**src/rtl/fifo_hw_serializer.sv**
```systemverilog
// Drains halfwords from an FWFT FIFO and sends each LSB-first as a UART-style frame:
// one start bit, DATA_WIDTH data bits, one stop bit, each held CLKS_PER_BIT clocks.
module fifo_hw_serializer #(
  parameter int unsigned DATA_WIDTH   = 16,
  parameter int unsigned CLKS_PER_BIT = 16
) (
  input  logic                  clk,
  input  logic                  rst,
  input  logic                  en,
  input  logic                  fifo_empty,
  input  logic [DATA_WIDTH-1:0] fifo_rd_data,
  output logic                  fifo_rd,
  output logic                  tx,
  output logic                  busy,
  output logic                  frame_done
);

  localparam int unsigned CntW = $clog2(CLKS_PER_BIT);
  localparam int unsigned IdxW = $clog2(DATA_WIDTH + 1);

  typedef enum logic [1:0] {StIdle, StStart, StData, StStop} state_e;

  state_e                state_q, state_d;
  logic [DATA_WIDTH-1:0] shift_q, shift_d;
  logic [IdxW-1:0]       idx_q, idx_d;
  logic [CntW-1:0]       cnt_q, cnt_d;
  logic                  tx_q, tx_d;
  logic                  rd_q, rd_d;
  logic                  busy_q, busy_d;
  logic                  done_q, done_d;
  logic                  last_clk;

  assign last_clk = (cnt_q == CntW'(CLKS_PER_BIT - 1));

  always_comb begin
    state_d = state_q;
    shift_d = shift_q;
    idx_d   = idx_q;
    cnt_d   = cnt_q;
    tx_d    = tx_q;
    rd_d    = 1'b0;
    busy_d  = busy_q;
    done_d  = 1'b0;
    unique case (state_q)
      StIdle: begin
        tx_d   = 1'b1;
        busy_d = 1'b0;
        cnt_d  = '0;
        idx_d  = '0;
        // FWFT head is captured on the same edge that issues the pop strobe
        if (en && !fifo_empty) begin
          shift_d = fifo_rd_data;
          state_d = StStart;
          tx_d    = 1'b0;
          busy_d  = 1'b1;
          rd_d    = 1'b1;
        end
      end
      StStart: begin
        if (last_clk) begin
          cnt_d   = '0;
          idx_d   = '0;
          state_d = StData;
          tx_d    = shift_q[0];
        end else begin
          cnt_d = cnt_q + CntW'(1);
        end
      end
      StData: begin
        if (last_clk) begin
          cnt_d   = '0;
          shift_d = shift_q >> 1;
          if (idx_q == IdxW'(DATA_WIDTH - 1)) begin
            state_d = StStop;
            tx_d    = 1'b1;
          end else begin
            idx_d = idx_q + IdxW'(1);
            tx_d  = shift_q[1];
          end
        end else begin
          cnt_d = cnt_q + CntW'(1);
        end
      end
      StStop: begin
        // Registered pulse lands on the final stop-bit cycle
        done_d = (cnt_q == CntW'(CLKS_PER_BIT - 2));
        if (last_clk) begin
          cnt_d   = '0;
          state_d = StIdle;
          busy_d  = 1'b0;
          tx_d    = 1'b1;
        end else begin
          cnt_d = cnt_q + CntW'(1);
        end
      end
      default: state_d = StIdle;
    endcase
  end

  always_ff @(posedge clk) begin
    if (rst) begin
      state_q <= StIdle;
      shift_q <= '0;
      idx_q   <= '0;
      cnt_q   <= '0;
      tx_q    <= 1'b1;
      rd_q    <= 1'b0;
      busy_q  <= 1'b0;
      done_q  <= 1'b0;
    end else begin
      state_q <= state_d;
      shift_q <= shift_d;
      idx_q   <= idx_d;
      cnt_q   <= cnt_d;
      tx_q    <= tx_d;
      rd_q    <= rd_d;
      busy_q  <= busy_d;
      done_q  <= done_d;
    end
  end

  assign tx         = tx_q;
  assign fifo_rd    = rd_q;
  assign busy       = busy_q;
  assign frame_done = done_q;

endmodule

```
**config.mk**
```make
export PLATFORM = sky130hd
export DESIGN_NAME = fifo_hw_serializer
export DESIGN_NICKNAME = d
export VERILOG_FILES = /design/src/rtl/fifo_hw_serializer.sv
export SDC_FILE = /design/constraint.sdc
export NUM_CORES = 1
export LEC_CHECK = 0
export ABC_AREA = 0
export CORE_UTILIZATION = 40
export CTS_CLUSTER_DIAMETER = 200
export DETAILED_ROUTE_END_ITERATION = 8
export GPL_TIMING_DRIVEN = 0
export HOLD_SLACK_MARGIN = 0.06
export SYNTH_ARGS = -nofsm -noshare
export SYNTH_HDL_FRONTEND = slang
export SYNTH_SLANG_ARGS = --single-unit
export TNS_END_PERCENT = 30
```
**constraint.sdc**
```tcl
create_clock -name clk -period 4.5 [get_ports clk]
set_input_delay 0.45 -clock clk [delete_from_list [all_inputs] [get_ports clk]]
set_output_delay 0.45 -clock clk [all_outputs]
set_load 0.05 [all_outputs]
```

WORK INSTRUCTIONS – From the first line through the last, give the data above again exactly.

ANSWER BOX –
**src/rtl/fifo_hw_serializer.sv**
```systemverilog
// Drains halfwords from an FWFT FIFO and sends each LSB-first as a UART-style frame:
// one start bit, DATA_WIDTH data bits, one stop bit, each held CLKS_PER_BIT clocks.
module fifo_hw_serializer #(
  parameter int unsigned DATA_WIDTH   = 16,
  parameter int unsigned CLKS_PER_BIT = 16
) (
  input  logic                  clk,
  input  logic                  rst,
  input  logic                  en,
  input  logic                  fifo_empty,
  input  logic [DATA_WIDTH-1:0] fifo_rd_data,
  output logic                  fifo_rd,
  output logic                  tx,
  output logic                  busy,
  output logic                  frame_done
);

  localparam int unsigned CntW = $clog2(CLKS_PER_BIT);
  localparam int unsigned IdxW = $clog2(DATA_WIDTH + 1);

  typedef enum logic [1:0] {StIdle, StStart, StData, StStop} state_e;

  state_e                state_q, state_d;
  logic [DATA_WIDTH-1:0] shift_q, shift_d;
  logic [IdxW-1:0]       idx_q, idx_d;
  logic [CntW-1:0]       cnt_q, cnt_d;
  logic                  tx_q, tx_d;
  logic                  rd_q, rd_d;
  logic                  busy_q, busy_d;
  logic                  done_q, done_d;
  logic                  last_clk;

  assign last_clk = (cnt_q == CntW'(CLKS_PER_BIT - 1));

  always_comb begin
    state_d = state_q;
    shift_d = shift_q;
    idx_d   = idx_q;
    cnt_d   = cnt_q;
    tx_d    = tx_q;
    rd_d    = 1'b0;
    busy_d  = busy_q;
    done_d  = 1'b0;
    unique case (state_q)
      StIdle: begin
        tx_d   = 1'b1;
        busy_d = 1'b0;
        cnt_d  = '0;
        idx_d  = '0;
        // FWFT head is captured on the same edge that issues the pop strobe
        if (en && !fifo_empty) begin
          shift_d = fifo_rd_data;
          state_d = StStart;
          tx_d    = 1'b0;
          busy_d  = 1'b1;
          rd_d    = 1'b1;
        end
      end
      StStart: begin
        if (last_clk) begin
          cnt_d   = '0;
          idx_d   = '0;
          state_d = StData;
          tx_d    = shift_q[0];
        end else begin
          cnt_d = cnt_q + CntW'(1);
        end
      end
      StData: begin
        if (last_clk) begin
          cnt_d   = '0;
          shift_d = shift_q >> 1;
          if (idx_q == IdxW'(DATA_WIDTH - 1)) begin
            state_d = StStop;
            tx_d    = 1'b1;
          end else begin
            idx_d = idx_q + IdxW'(1);
            tx_d  = shift_q[1];
          end
        end else begin
          cnt_d = cnt_q + CntW'(1);
        end
      end
      StStop: begin
        // Registered pulse lands on the final stop-bit cycle
        done_d = (cnt_q == CntW'(CLKS_PER_BIT - 2));
        if (last_clk) begin
          cnt_d   = '0;
          state_d = StIdle;
          busy_d  = 1'b0;
          tx_d    = 1'b1;
        end else begin
          cnt_d = cnt_q + CntW'(1);
        end
      end
      default: state_d = StIdle;
    endcase
  end

  always_ff @(posedge clk) begin
    if (rst) begin
      state_q <= StIdle;
      shift_q <= '0;
      idx_q   <= '0;
      cnt_q   <= '0;
      tx_q    <= 1'b1;
      rd_q    <= 1'b0;
      busy_q  <= 1'b0;
      done_q  <= 1'b0;
    end else begin
      state_q <= state_d;
      shift_q <= shift_d;
      idx_q   <= idx_d;
      cnt_q   <= cnt_d;
      tx_q    <= tx_d;
      rd_q    <= rd_d;
      busy_q  <= busy_d;
      done_q  <= done_d;
    end
  end

  assign tx         = tx_q;
  assign fifo_rd    = rd_q;
  assign busy       = busy_q;
  assign frame_done = done_q;

endmodule

```
**config.mk**
```make
export PLATFORM = sky130hd
export DESIGN_NAME = fifo_hw_serializer
export DESIGN_NICKNAME = d
export VERILOG_FILES = /design/src/rtl/fifo_hw_serializer.sv
export SDC_FILE = /design/constraint.sdc
export NUM_CORES = 1
export LEC_CHECK = 0
export ABC_AREA = 0
export CORE_UTILIZATION = 40
export CTS_CLUSTER_DIAMETER = 200
export DETAILED_ROUTE_END_ITERATION = 8
export GPL_TIMING_DRIVEN = 0
export HOLD_SLACK_MARGIN = 0.06
export SYNTH_ARGS = -nofsm -noshare
export SYNTH_HDL_FRONTEND = slang
export SYNTH_SLANG_ARGS = --single-unit
export TNS_END_PERCENT = 30
```
**constraint.sdc**
```tcl
create_clock -name clk -period 4.5 [get_ports clk]
set_input_delay 0.45 -clock clk [delete_from_list [all_inputs] [get_ports clk]]
set_output_delay 0.45 -clock clk [all_outputs]
set_load 0.05 [all_outputs]
```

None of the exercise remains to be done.